### DATA SHOWN
=== Section Start ===

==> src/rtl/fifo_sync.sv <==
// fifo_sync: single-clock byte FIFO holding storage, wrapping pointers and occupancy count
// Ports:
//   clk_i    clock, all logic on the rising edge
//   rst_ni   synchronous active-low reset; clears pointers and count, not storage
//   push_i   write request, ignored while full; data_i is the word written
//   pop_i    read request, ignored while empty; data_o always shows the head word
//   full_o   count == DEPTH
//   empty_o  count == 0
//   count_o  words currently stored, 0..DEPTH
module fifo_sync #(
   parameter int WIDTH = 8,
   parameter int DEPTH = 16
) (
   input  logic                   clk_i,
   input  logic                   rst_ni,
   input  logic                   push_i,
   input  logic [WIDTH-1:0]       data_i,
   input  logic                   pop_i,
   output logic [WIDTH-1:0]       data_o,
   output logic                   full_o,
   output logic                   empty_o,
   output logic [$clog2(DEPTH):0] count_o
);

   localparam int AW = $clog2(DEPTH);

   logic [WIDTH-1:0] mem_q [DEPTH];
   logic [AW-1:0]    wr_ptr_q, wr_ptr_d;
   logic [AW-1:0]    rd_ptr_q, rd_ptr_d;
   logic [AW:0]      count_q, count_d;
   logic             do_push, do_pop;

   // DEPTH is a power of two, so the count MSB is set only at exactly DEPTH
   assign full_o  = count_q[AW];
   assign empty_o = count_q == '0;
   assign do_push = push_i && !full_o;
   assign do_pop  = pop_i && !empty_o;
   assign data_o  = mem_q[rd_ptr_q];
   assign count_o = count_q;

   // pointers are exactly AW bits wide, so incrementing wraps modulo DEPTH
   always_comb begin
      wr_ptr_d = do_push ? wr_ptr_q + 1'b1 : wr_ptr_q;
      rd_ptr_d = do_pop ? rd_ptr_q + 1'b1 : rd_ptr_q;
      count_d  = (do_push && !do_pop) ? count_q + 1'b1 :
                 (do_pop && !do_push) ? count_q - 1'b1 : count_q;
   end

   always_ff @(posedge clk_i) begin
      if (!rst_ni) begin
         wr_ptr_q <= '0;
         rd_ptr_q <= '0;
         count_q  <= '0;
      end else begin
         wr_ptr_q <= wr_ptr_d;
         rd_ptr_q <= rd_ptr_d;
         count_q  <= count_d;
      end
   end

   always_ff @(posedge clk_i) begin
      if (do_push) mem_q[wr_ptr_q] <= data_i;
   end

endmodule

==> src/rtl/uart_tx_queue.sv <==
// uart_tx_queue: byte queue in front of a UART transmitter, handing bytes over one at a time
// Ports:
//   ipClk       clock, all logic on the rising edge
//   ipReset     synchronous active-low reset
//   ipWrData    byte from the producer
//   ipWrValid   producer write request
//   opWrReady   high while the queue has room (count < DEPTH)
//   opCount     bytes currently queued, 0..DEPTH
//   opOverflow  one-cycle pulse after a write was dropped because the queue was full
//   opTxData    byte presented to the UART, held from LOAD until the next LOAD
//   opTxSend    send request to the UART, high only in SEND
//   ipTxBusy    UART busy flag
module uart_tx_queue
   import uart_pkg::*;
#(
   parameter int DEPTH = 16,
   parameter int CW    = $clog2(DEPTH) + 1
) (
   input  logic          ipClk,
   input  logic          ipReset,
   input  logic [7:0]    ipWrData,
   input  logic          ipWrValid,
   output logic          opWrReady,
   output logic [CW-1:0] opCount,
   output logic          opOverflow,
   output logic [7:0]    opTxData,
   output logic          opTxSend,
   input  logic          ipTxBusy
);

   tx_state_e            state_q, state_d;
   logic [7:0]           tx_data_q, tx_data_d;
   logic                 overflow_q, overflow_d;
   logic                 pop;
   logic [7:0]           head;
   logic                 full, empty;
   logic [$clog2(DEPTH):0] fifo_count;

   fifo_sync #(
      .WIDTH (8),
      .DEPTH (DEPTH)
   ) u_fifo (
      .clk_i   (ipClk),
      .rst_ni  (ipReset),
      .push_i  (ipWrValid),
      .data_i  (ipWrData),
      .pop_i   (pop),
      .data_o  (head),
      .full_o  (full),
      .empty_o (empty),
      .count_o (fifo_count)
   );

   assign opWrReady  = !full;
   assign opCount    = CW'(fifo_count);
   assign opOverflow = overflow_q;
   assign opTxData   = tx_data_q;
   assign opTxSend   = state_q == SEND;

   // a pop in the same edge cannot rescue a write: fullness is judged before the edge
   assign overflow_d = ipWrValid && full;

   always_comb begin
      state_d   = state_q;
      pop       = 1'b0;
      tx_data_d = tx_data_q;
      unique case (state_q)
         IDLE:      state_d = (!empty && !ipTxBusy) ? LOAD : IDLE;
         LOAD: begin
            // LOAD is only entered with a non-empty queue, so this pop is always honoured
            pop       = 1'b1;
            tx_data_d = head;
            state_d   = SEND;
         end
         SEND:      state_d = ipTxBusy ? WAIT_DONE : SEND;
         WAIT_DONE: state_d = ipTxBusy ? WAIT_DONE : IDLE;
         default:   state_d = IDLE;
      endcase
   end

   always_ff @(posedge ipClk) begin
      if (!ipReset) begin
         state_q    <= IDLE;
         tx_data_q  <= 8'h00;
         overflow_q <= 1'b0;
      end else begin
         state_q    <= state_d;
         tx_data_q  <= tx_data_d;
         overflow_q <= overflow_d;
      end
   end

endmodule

=== Section End ===

### PROBLEM
Please count the lines in the material above that hold "IDLE", and state only the number.

### TASK ANSWER
4